Mr Prittie quotes an article in the Economist (October 2, 1948) where an 'eyewitness' gave an account of the mass exodus from Haifa. This exodus undoubtedly took place but the Arabs were halfcrazed with fear, and their only desire was to get across the bay to Acre.
My experience in the south was different. Soon after the massacre of Deir Yasein the Jews commenced a systematic mortar bombardment of Jaffa from the security of Tel Aviv. They continued to do so in spite of repeated warnings. We had no option but to shell Tel Aviv with a battery of 25-pounders, and also deployed a squadron of tanks. This had the desired effect from the purely military point of view, but it followed so closely upon the Deir Yasein massacre that the Arabs came to the conclusion that, when we departed, they would be left naked to their enemy, and decided to go while the opportunity to do so existed. There were a number of other occasions in Southern Palestine where a few mortar bombs would be dropped by night into unsuspecting Arab villages with the same result.

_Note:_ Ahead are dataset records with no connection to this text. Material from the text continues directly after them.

--- config.mk ---
export PLATFORM = sky130hd
export DESIGN_NAME = dsc_sqrt_cell
export DESIGN_NICKNAME = d
export VERILOG_FILES = /design/src/dsc_pkg.sv /design/src/dsc_sqrt_cell.sv
export SDC_FILE = /design/constraint.sdc
export NUM_CORES = 1
export LEC_CHECK = 0
export BUFFER_PORTS_ARGS = -buffer_cell sky130_fd_sc_hd__buf_2
export CORE_MARGIN = 10
export CORE_UTILIZATION = 49
export DETAILED_ROUTE_END_ITERATION = 12
export GPL_TIMING_DRIVEN = 0
export PLACE_DENSITY = 0.85
export SYNTH_ARGS = -nofsm -noshare
export SYNTH_HDL_FRONTEND = slang
export SYNTH_SLANG_ARGS = --single-unit
export TNS_END_PERCENT = 50
--- constraint.sdc ---
create_clock -name clk -period 3.8 [get_ports clk]
set_clock_uncertainty 0.05 [all_clocks]
set_input_delay 0.76 -clock clk [delete_from_list [all_inputs] [get_ports clk]]
set_output_delay 0.76 -clock clk [all_outputs]
set_load 0.01 [all_outputs]
--- src/dsc_pkg.sv ---
`default_nettype none
// ----------------------------------------------------------------------------
// dsc_pkg: docking steering controller shared types and constants
// Fixed-point widths, angle constants, CORDIC arctangent table, register map.
// ----------------------------------------------------------------------------
package dsc_pkg;

  localparam int FRAC_BITS = 16;
  localparam int POS_W     = 24;             // position fields
  localparam int ANG_W     = 19;             // yaw / heading error fields
  localparam int CFG_W     = 23;             // widest register
  localparam int DIFF_W    = POS_W + 1;      // coordinate difference
  localparam int SQ_W      = 2 * DIFF_W;     // sum of squares
  localparam int ROOT_W    = DIFF_W;         // distance
  localparam int Z_W       = 35;             // CORDIC angle, 30 fraction bits
  localparam int Q30_SH    = 30 - FRAC_BITS;
  localparam int BEAR_W    = 20;             // bearing at FRAC_BITS
  localparam int QUOT_W    = 23;             // speed quotient
  localparam int NUM_W     = ROOT_W + FRAC_BITS;
  localparam int DEN_W     = FRAC_BITS + 1;
  localparam int TURN_W    = 24;

  localparam logic signed [Z_W-1:0]    PI_Q30     = 35'sd3373259426;
  localparam logic signed [BEAR_W-1:0] PI_FIX     = 20'sd205887;
  localparam logic signed [BEAR_W-1:0] TWO_PI_FIX = 20'sd411774;
  localparam logic [17:0]              FIVE_DEG   = 18'd5719;
  localparam logic [DEN_W-1:0]         ONE_FIX    = 17'd65536;

  typedef enum logic [2:0] {
    REG_TURN_GAIN     = 3'd0,
    REG_APPROACH_GAIN = 3'd1,
    REG_NEAR_DIST     = 3'd2,
    REG_FAR_DIST      = 3'd3,
    REG_MAX_SPEED     = 3'd4,
    REG_MAX_TURN      = 3'd5,
    REG_DONE_DIST     = 3'd6,
    REG_UNDER_DIST    = 3'd7
  } cfg_reg_t;

  typedef enum logic [1:0] {
    SPD_CENTER = 2'd0,
    SPD_ZERO   = 2'd1,
    SPD_MAX    = 2'd2,
    SPD_QUOT   = 2'd3
  } speed_sel_t;

  // results waiting on the speed divider
  typedef struct packed {
    logic signed [TURN_W-1:0] turn;
    logic signed [ANG_W-1:0]  err;
    logic                     docked;
    logic                     under;
    logic                     fault;
    speed_sel_t               sel;
    logic [ROOT_W-1:0]        d_center;
  } side_t;

  function automatic logic signed [Z_W-1:0] atan_q30(input int i);
    logic signed [Z_W-1:0] a;
    case (i)
      0:  a = 35'sd843314857;
      1:  a = 35'sd497837829;
      2:  a = 35'sd263043837;
      3:  a = 35'sd133525159;
      4:  a = 35'sd67021687;
      5:  a = 35'sd33543516;
      6:  a = 35'sd16775851;
      7:  a = 35'sd8388437;
      8:  a = 35'sd4194283;
      9:  a = 35'sd2097149;
      10: a = 35'sd1048576;
      11: a = 35'sd524288;
      12: a = 35'sd262144;
      13: a = 35'sd131072;
      14: a = 35'sd65536;
      15: a = 35'sd32768;
      16: a = 35'sd16384;
      17: a = 35'sd8192;
      18: a = 35'sd4096;
      19: a = 35'sd2048;
      20: a = 35'sd1024;
      21: a = 35'sd512;
      22: a = 35'sd256;
      23: a = 35'sd128;
      default: a = '0;
    endcase
    return a;
  endfunction

endpackage
`default_nettype wire

--- src/dsc_sqrt_cell.sv ---
`default_nettype none
// ----------------------------------------------------------------------------
// dsc_sqrt_cell: one root bit of a restoring integer square root
// Decides root bit J and passes remainder and partial root on.
// ----------------------------------------------------------------------------
module dsc_sqrt_cell #(
  parameter int J = 0
) (
  input  wire logic                      clk,
  input  wire logic [dsc_pkg::SQ_W-1:0]   rem_in,
  input  wire logic [dsc_pkg::ROOT_W-1:0] root_in,
  output logic      [dsc_pkg::SQ_W-1:0]   rem_out,
  output logic      [dsc_pkg::ROOT_W-1:0] root_out
);
  import dsc_pkg::*;

  localparam logic [SQ_W:0] BIT_SQ = (SQ_W+1)'(1) << (2 * J);

  logic [SQ_W:0] trial;

  // (root + 2^J)^2 - root^2 = root*2^(J+1) + 2^(2J)
  assign trial = ((SQ_W+1)'(root_in) << (J + 1)) + BIT_SQ;

  always_ff @(posedge clk) begin
    if ({1'b0, rem_in} >= trial) begin
      rem_out  <= SQ_W'({1'b0, rem_in} - trial);
      root_out <= root_in | (ROOT_W'(1) << J);
    end else begin
      rem_out  <= rem_in;
      root_out <= root_in;
    end
  end
endmodule
`default_nettype wire

# --- After elaboration in Yosys (flattened, before gate mapping) ---
# Cells that the tools add are included.
op_classes:
  n_lt_le_gt_ge: 1
  n_mul: 0
  div: 0
  bitwise: 0
  reduce_logical: 0
  eq_ne: 0
  n_shift: 0
  mux: 1
  n_addsub: 2
ops:
  columns: ["cell", "n"]
  rows:
  - ["$ge 50x27->1", 1]
  - ["$mux 50", 1]
  - ["$sub 50x27->50", 1]
  - ["$add 26x1->27 const B", 1]
totals:
  mem_bits_rw: 0
  mem_count: 0
  output_inout_bits: 75
  ff_bits: 75
  latchBits: 0
  input_bits: 76
  rom_bits: 0

# --- Depth between registers and ports, before layout ---
# Gate-level depths: netlist (run 1).
logic_depth:
  depth_word: 3
  mapped_depth: 14

# --- Worst setup path after synthesis (run 1) ---
# No wires, ideal clock.
synth_timing:
  kind: "input to register"
  startpoint: "input rem_in[40] in the netlist's numbering"
  endpoint: "register rem_out[23] in the netlist's numbering"
  slack_ps: 483
  t_arrival_ps: 3146
  cell_stages: 9
  n_path_buf: 2
  cell_sequence: "or4_4 or3_4 or4_1 a211o_1 nor2b_1 o21a_1 buf_6 buf_6 mux2_2"
synth_between:
  elab_chain_len: 2
synth_lines:
  columns: ["item", "line", "text"]
  rows:
  - ["from (decl)", "dsc_sqrt_cell.sv:10", "input wire logic [dsc_pkg::SQ_W-1:0] rem_in,"]
  - ["$ge 50x27->1", "dsc_sqrt_cell.sv:25", "if ({1'b0, rem_in} >= trial) begin"]
  - ["$mux 50", "dsc_sqrt_cell.sv:25", null]
  - ["to (signal assigned)", "dsc_sqrt_cell.sv:26", "rem_out <= SQ_W'({1'b0, rem_in} - trial);"]
  - ["to (signal assigned)", "dsc_sqrt_cell.sv:29", "rem_out <= rem_in;"]
  - ["to (decl)", "dsc_sqrt_cell.sv:12", "output logic [dsc_pkg::SQ_W-1:0] rem_out,"]
# No other way between the ends.
# A chain may end at the register's enable or synchronous reset.

# --- Final worst setup path (run 1) ---
layout_timing:
  startpoint: "input root_in[10] in the netlist's numbering"
  endpoint: "register rem_out[41] in the netlist's numbering"
layout_between:
  elab_chain_len: 3
layout_lines:
  columns: ["item", "line", "text"]
  rows:
  - ["from (decl)", "dsc_sqrt_cell.sv:11", "input wire logic [dsc_pkg::ROOT_W-1:0] root_in,"]
  - ["$add 26x1->27 *", "dsc_sqrt_cell.sv:22", "assign trial = ((SQ_W+1)'(root_in) << (J + 1)) + BIT_SQ;"]
  - ["$sub 50x27->50 or $ge 50x27->1 (tied branches)", "dsc_sqrt_cell.sv:26, dsc_sqrt_cell.sv:25", null]
  - ["$mux 50 *", "dsc_sqrt_cell.sv:25", null]
# Mark *: on every way between the ends. The rest lies on a longest branch, timed or not.

==> results of run 1 <==
## cells in the final DEF, fill, tap and decap left out, drive strengths merged, types with 2 or more instances in the layout
cell type | netlist | layout
buf | 7 | 157
dfxtp | 75 | 75
nand2 | 48 | 48
inv | 37 | 37
o21ai | 36 | 36
a21oi | 31 | 31
xor2 | 30 | 30
ha | 26 | 26
clkbuf | 16 | 26
nor2 | 20 | 20
xnor2 | 17 | 17
nor4 | 13 | 13
nand4 | 12 | 12
nor3 | 8 | 8
a21o | 7 | 7
or3 | 7 | 7
o211ai | 6 | 6
nand3 | 5 | 5
o21bai | 5 | 5
or4 | 5 | 5
o31ai | 5 | 5
nand2b | 4 | 4
nand3b | 4 | 4
nor2b | 4 | 4
o21a | 4 | 4
nor4b | 3 | 3
and2 | 2 | 2
a31oi | 2 | 2
a211oi | 2 | 2
and3 | 2 | 2
o31a | 2 | 2
o22ai | 2 | 2
a2111oi | 2 | 2
clkinvlp | 0 | 2
clkinv | 0 | 2
## metrics by stage
step	total power, mW	utilization (%)
after floorplan	1.22	-
after global placement	1.43	62.1
after detailed placement	1.44	62.1
after CTS	2.03	64.4
after global routing	2.12	64.5
final	2.02	64.5
## cells by family after synthesis
kind of cell	count (synthesis)	share of synthesized area, %
AND/OR/NAND/NOR	140	18.2
AO/OA/AOI/OAI	114	17.6
flip-flops	75	37.9
buffers and inverters	60	6.97
XOR/XNOR	47	10.4
adder cells (fa/ha/maj)	27	8.71
multiplexers	1	0.284
## layer usage
metal  global-route usage [%]  vias to the layer above  wire length [um]
met4                     8.55                        0               349
met2                     33.6                      168              6000
met5                        0                        -                 0
li1                         -                     1940                 -
met1                     21.6                     1792              4730
met3                     5.80                       27              1130
## final timing paths
kind / start / depth (start not counted) / end
worst max-delay path: root_in[10] / 13 / rem_out[41]
worst min-delay path: root_in[15] / 1 / root_out[15]
## flip-flops by register name (all words and copies together) (netlist names)
name	flops
root_out	25
rem_out	50
## report_power, final
group	switching, mW	internal, mW	leakage [nW]
Combinational	0.311	0.216	1.62
Clock	0.297	0.298	0.0881
Sequential	0.0199	0.878	0.633
Total	0.628	1.39	2.34
## final cells by class
cell class                      count  share of cell area [%]
Multi-Input combinational cell    329                    43.6
Sequential cell                    75                    29.8
Clock inverter                      5                    1.09
Clock buffer                       10                    2.54
Buffer                             23                    2.73
Inverter                           37                    2.76
Timing Repair Buffer              150                    14.9
Tap cell                          102                    2.54
==> flow_summary_export.csv, run 1 <==
group,metric,value,unit
routing,ant_nets,0,
setup_path,cp_data_required_time,3.96,ns
sta,fin_ws,0.207,ns
yosys,synth_top_area_share,37.9,%
sta,period_share,94.5,%
cts,cts.root.buffer_cell,"clkbuf_8",
sta,setup_viol,0,
routing,drt_iter0_markers,222,
cts,clkSlewWorstSetupHoldPaths,0.08,ns
setup_path,path_class,"in2reg",
layout,final-instance-count-excl-fill,731,
cts,cts_resized,0,
grt,grt_pass1_wl,18700,um
cts,clock_path_buffers,2,
cts,tritoncts,"yes",
setup_path,crit_fanout,10,
layout,nets,728,
layout,fillers,703,
sta,slew_viol_final,0,
yosys,syn_area,3970,sq um
outcome,outcome,"complete, no violations",
routing,vias,3927,
floorplanning,die_area,12100,sq um
floorplanning,die_h,110,um
yosys,yosysSeqAreaShare,37.9,%
setup_path,end_kind,"flop",
setup_path,path_cells,"buf_2, inv_1, ha_1, clkbuf_1, nand4_1, nor3_1, o21ai_0, a31oi_1, a21oi_1, o21a_1, buf_6, a2111oi_0, xor2_1",
layout,final_area,5030,sq um
layout,area_growth,26.9,%
routing,via_per_inst,5.37,
yosys,postSynthAreaPerCell,8.55,sq um
routing,drt-wirelength-per-cell,16.7,um
sta,min_period,3.59,ns
setup_path,worstPathArrival,3.76,ns
sta,hold_viol,0,
yosys,ys_ff_latch,75,
yosys,syn-num-nets,567,
cts,numClockSinks,75,
cts,h-tree-depth,3,
cts,post_cts_buffers,0,
setup_path,worst-path-buf-inv,4,
cts,cts_buffers,9,
placement,hpwl,9920,um
yosys,yosysUniqueCellTypes,54,
setup_path,slowest_delay,0.47,ns
sta,fin_tns_setup,0,ns
run,drv_cap,0,
floorplanning,die_x,110,um
grt,first_global_vias,3973,
floorplanning,initial_core_util,50.8,%
sta,rsz0062_at_grt,"no",
setup_path,cpMaxStageDelayCell,"a2111oi_0",
yosys,synth_largest_area_cell,"dfxtp_1",
sta,tightest_slew,0.812,ns
yosys,ys_top_cells_by_area,"dfxtp_1 (38%), ha_1 (8.2%), xor2_1 (6.6%)",
placement,place_area,4840,sq um
placement,port_buffers,150,
grt,grt_overflow_total,0,
routing,route.detailed.drc,0,
sta,fmax,278,MHz
grt,grt_usage,19.4,%
sta,timing.slew.headroom,44.5,%
yosys,syn_inst,464,
yosys,synth_flop_cell,"dfxtp_1",
hold_path,min_path_type,"in2reg",
placement,dp.cells,716,
power,vdd_ir_drop_max,0.000201,V
layout,multiInputGateArea,2190,sq um
floorplanning,core_area,7810,sq um
setup_path,startpoint_type,"input port",
yosys,async_flop_share,0,%
grt,antenna_found_initial,0,
sta,hold_slack,0.465,ns
layout,regArea,1500,sq um
grt,grt_start_max_net_pins,13,
yosys,synth-edff-count,0,
floorplanning,placementRows,32,
routing,routed_wl,12200,um
layout,drive_above_1_share,28.3,%
yosys,yosysMostFrequentCell,"dfxtp_1",
routing,firstDrtPassIters,5,
power,p_leak,2.34,nW
setup_path,critPathTopFamily,"compound AO/OA/AOI/OAI gates",
floorplanning,ios,151,
yosys,ys_warn_count,0,
layout,diodes,0,
yosys,ys_top_cells_by_count,"dfxtp_1 (75), nand2_1 (48), inv_1 (37), o21ai_0 (35), a21oi_1 (31)",
power,powerDensity,401,nW/um^2
placement,dpl_worst_slack,-0.0891,ns
cts,ctsHoldBuffers,0,
placement,gp_congestion,0.894,
Power figures use the tool's default switching activity.
==> run 2: changes to the inputs <==
MAX_ROUTING_LAYER = met4   (was not set)
==> flow_summary_export.csv, run 2 (same netlist as run 1, synthesis figures left out) <==
group,metric,value,unit
layout,final-instance-count-excl-fill,730,
run,drv_cap,0,
setup_path,cpMaxStageDelayCell,"o31ai_1",
routing,route.detailed.drc,0,
grt,antenna_found_initial,0,
layout,drive_above_1_share,28.2,%
routing,ant_nets,0,
floorplanning,die_h,110,um
sta,hold_viol,0,
floorplanning,ios,151,
sta,fmax,280,MHz
routing,drt-wirelength-per-cell,16.5,um
placement,hpwl,9790,um
sta,rsz0062_at_grt,"no",
setup_path,worstPathArrival,3.75,ns
grt,grt_usage,20.0,%
floorplanning,die_x,110,um
cts,numClockSinks,75,
cts,ctsHoldBuffers,0,
grt,grt_start_max_net_pins,13,
grt,first_global_vias,4013,
cts,tritoncts,"yes",
floorplanning,die_area,12100,sq um
placement,dp.cells,716,
power,powerDensity,424,nW/um^2
sta,fin_tns_setup,0,ns
layout,fillers,692,
cts,cts_resized,0,
floorplanning,placementRows,32,
cts,cts_buffers,9,
grt,grt_overflow_total,0,
layout,largest_register_ffs,50,
layout,final_cell_mix,"buf_2 (150), dfxtp_1 (75), nand2_1 (48)",
grt,grt_pass1_wl,18700,um
routing,firstDrtPassIters,4,
sta,slew_viol_final,0,
routing,via_per_inst,5.43,
layout,area_growth,27.9,%
routing,vias,3965,
setup_path,worst-path-buf-inv,3,
placement,place_area,4840,sq um
layout,diodes,0,
placement,gp_congestion,0.914,
layout,regMostFlops,"rem_out",
cts,clkSlewWorstSetupHoldPaths,0.08,ns
sta,setup_viol,0,
layout,final_common_cell,"buf_2",
cts,h-tree-depth,3,
power,vdd_ir_drop_max,0.000203,V
layout,final_util,65.0,%
setup_path,crit_fanout,10,
cts,clock_path_buffers,2,
sta,tightest_slew,0.836,ns
power,p_leak,2.37,nW
outcome,outcome,"complete, no violations",
sta,period_share,93.8,%
hold_path,min_path_type,"in2reg",
floorplanning,initial_core_util,50.8,%
layout,nets,728,
layout,reg_top3,"rem_out (50), root_out (25)",
cts,cts.root.buffer_cell,"clkbuf_8",
setup_path,end_kind,"flop",
sta,min_period,3.57,ns
placement,port_buffers,150,
sta,timing.slew.headroom,42.8,%
routing,drt_iter0_markers,217,
power,design_power_total,2.15,mW
routing,routed_wl,12000,um
setup_path,cp_data_required_time,3.98,ns
setup_path,startpoint_type,"input port",
floorplanning,core_area,7810,sq um
layout,final_area,5070,sq um
cts,post_cts_buffers,0,
setup_path,slowest_delay,0.70,ns
setup_path,path_class,"in2reg",
setup_path,critPathTopFamily,"compound AO/OA/AOI/OAI gates",
setup_path,path_cells,"buf_2, inv_1, ha_1, clkbuf_1, nand4_1, nor3_1, o21ai_0, a31oi_1, a21oi_1, o31ai_1, nor4b_1, xor2_1",
run 2: changes by cell type in the layout (fill, tap and decap cells not counted), sizes merged:
cell / before / now
clkinvlp: 2 / 0
clkbuf: 26 / 25
bufinv: 1 / 3
run 2: worst paths after layout:
check,start,to,slack [ns],cells after the start
worst min-delay path,root_in[19],root_out[19],0.46,1
worst max-delay path,root_in[10],rem_out[40],0.23,12
run 2: layer usage:
metal / global-route usage (%) / vias up / wire length [um]
li1: - / 1941 / -
met1: 23.0 / 1838 / 4890
met2: 33.2 / 162 / 5960
met3: 4.24 / 24 / 897
met4: 7.99 / 0 / 302
met5: - / - / 0
run 2: area by class of cell:
type / count / area, sq um / share of cell area, %
Buffer: 23 / 138 / 2.71
Multi-Input combinational cell: 329 / 2190 / 43.1
Timing Repair Buffer: 150 / 751 / 14.8
Clock buffer: 9 / 124 / 2.44
Clock inverter: 5 / 104 / 2.05
Inverter: 37 / 139 / 2.74
Tap cell: 102 / 128 / 2.52
Sequential cell: 75 / 1500 / 29.6
run 2: through the flow:
stage	hold slack [ns]	setup WS [ns]
after detailed placement	0.828	-0.102
after CTS	0.465	0.271
after global placement	0.827	-0.0293
final	0.462	0.234
after floorplan	0.738	0.483
after global routing	0.448	0.0368
run 2: power by group:
part	switching (mW)	total [mW]	internal, mW
logic	0.308	0.524	0.216
clock network	0.298	0.727	0.429
registers	0.0204	0.898	0.878
total	0.627	2.15	1.52
==> run 3: changes to the inputs <==
GPL_TIMING_DRIVEN = not set   (was 0)
==> flow_summary_export.csv, run 3 (same netlist as run 1, synthesis figures left out) <==
group,metric,value,unit
setup_path,worst-path-buf-inv,2,
layout,fillers,661,
hold_path,min_path_type,"in2reg",
cts,post_cts_buffers,0,
placement,port_buffers,150,
setup_path,end_kind,"flop",
cts,cts.root.buffer_cell,"clkbuf_8",
layout,largest_register_ffs,50,
sta,slew_viol_final,0,
setup_path,cp_data_required_time,3.98,ns
setup_path,cp_num_cells,9,
sta,setup_viol,0,
floorplanning,ios,151,
cts,tritoncts,"yes",
routing,drt-wirelength-per-cell,16.3,um
setup_path,cpMaxStageDelayCell,"or4_4",
placement,gp_congestion,0.988,
setup_path,critPathTopFamily,"simple AND/OR/NAND/NOR gates",
cts,clock_path_buffers,2,
layout,final_cell_mix,"buf_2 (150), dfxtp_1 (75), nand2_1 (48)",
layout,area_growth,25.1,%
routing,route.detailed.drc,0,
routing,ant_nets,0,
power,powerDensity,410,nW/um^2
run,drv_cap,0,
routing,routed_wl,11700,um
layout,final_common_cell,"buf_2",
grt,grt_start_max_net_pins,26,
power,p_leak,2.32,nW
setup_path,startpoint,"rem_in[40]",
grt,grt_overflow_total,0,
power,pwr-share-clk,29.6,%
routing,vias,3974,
sta,fin_tns_setup,0,ns
cts,h-tree-depth,3,
sta,fmax,291,MHz
routing,via_per_inst,5.54,
grt,first_global_vias,3815,
layout,diodes,0,
setup_path,path_class,"in2reg",
floorplanning,die_h,110,um
layout,nets,713,
grt,grt_pass1_wl,17900,um
sta,period_share,90.4,%
placement,hpwl,9440,um
grt,grt_usage,19.0,%
cts,numClockSinks,75,
power,power.share.switching,31.1,%
cts,cts_buffers,9,
setup_path,crit_end,"rem_out[13]",
outcome,outcome,"complete, no violations",
floorplanning,die_x,110,um
setup_path,worstPathArrival,3.61,ns
cts,cts_resized,0,
power,switchingPower,0.634,mW
routing,drt_iter0_markers,237,
power,power_frac_seq,44.1,%
power,comb_power_share,26.3,%
power,vdd_ir_drop_max,0.000213,V
floorplanning,core_area,7810,sq um
setup_path,crit_fanout,25,
routing,firstDrtPassIters,7,
sta,rsz0062_at_grt,"no",
sta,timing.slew.headroom,50.0,%
floorplanning,initial_core_util,50.8,%
layout,drive_above_1_share,29.3,%
setup_path,path_cells,"buf_2, or4_4, or3_4, or4_1, a211o_1, nor2b_1, o21a_2, buf_4, o21ai_0",
grt,antenna_found_initial,0,
sta,min_period,3.43,ns
cts,ctsHoldBuffers,0,
sta,hold_viol,0,
layout,final_util,63.5,%
setup_path,slowest_delay,0.54,ns
floorplanning,die_area,12100,sq um
sta,tightest_slew,0.731,ns
cts,clkSlewWorstSetupHoldPaths,0.08,ns
setup_path,startpoint_type,"input port",
layout,regMostFlops,"rem_out",
floorplanning,placementRows,32,
layout,reg_top3,"rem_out (50), root_out (25)",
power,internal_power,1.40,mW
run 3: cell count changes in the layout (fill, tap and decap cells not counted), moves of 2 or more:
cell	delta
buf_6	-5
clkbuf_1	-14
clkinvlp_4	+2
bufinv_16	-2
clkinv_2	+2
clkbuf_2	-2
buf_4	+8
run 3: area by class of cell:
class,count,area [sq um],area share [%]
Multi-Input combinational cell,329,2190,44.1
Sequential cell,75,1500,30.3
Inverter,37,139,2.80
Clock inverter,7,68.8,1.39
Clock buffer,9,124,2.50
Tap cell,102,128,2.57
Timing Repair Buffer,158,811,16.3
run 3: worst min path at each step:
stage	from	endpoint	slack (ns)	depth (start not counted)
final	root_in[2]	root_out[2]	0.47	1
after global routing	root_in[14]	root_out[14]	0.45	1
after CTS	root_in[9]	root_out[9]	0.46	1
after detailed placement	root_in[9]	root_out[9]	0.83	1
after global placement	root_in[14]	root_out[14]	0.83	1
after floorplan	root_in[10]	root_out[10]	0.74	0
run 3: stage by stage:
step                      cells  hold slack (ns)  setup slack (ns)  area [sq um]  total power [mW]
final                       717            0.468             0.366          4960              2.04
after global routing        717            0.455             0.166          4960              2.14
after CTS                   717            0.461             0.420          4960              2.05
after detailed placement    701            0.827            0.0503          4770              1.45
after global placement      701            0.826             0.175          4770              1.43
after floorplan             464            0.738             0.483          3970              1.22
run 3: power by group through the flow:
| stage | sequential [mW] | clock [mW] | combinational (mW) |
|---|---|---|---|
| 2_1_floorplan | 0.969 | 0 | 0.252 |
| 6_report | 0.899 | 0.602 | 0.536 |
| 5_1_grt | 0.908 | 0.647 | 0.587 |
| 3_5_place_dp | 0.916 | 0 | 0.531 |
| 3_3_place_gp | 0.916 | 0 | 0.516 |
| 4_1_cts | 0.899 | 0.613 | 0.535 |
run 3: layer usage:
layer  track usage (%)  vias to the layer above  part of all wire, %
li1                  -                     1912                    -
met1              21.1                     1818                   40
met2              31.6                      220                   49
met3              5.75                       24                  9.4
met4              6.78                        0                  2.1
met5                 -                        -                    0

There is little doubt that many Arab leaders outside of Palestine made inflammatory speeches which did not help. Nevertheless, when we pulled out in May of 1948, we were convinced that the mass evacuation by the Arabs of the Palestinian Plain was caused by the effectiveness of a campaign of terror by the Jews, which was too well organised and directed to have happened by chance. The Arabs had no means of defence against this offensive.
Horatius Murray Home Farm House, Madehurst, Arundel, Sussex Sir: Now that he has come out from under his seventeenth century wraps F. R. Mackenzie reveals the sources on which his misinformation and misrepresentation are based. They are worth looking at. However before doing so it should be remembered that in the latter half of 1969 the Arab propaganda machine opened a smear campaign consisting of torture stories in order to damage Israel's image.
First source — Western journalists: a number of journalists reported hearsay evidence of torture, but no Western journalist who had checked the facts has ever corroborated this (see David Pryce Jones in the Sunday Telegraph, December 21, 1969).
Second source — the Red Cross: the condemnation of Israel by the Red Cross was due to some astute lobbying in Geneva by its Arab members as part of their official government smear campaign, and had nothing to do with bona fide reports from actual Red Cross workers in the field.
Third source — Amnesty: the Amnesty report of April 1970 merely repeated a number of these torture stories, and asked for their investigation. It had not checked them, and did not allege that they had taken place. The four people who made the allegations were subsequently offered a safe-conduct to go to Israel to prove their cases. They all refused.
Fourth source — the Israeli League for Human and Civil Rights: this is a communist front organisation.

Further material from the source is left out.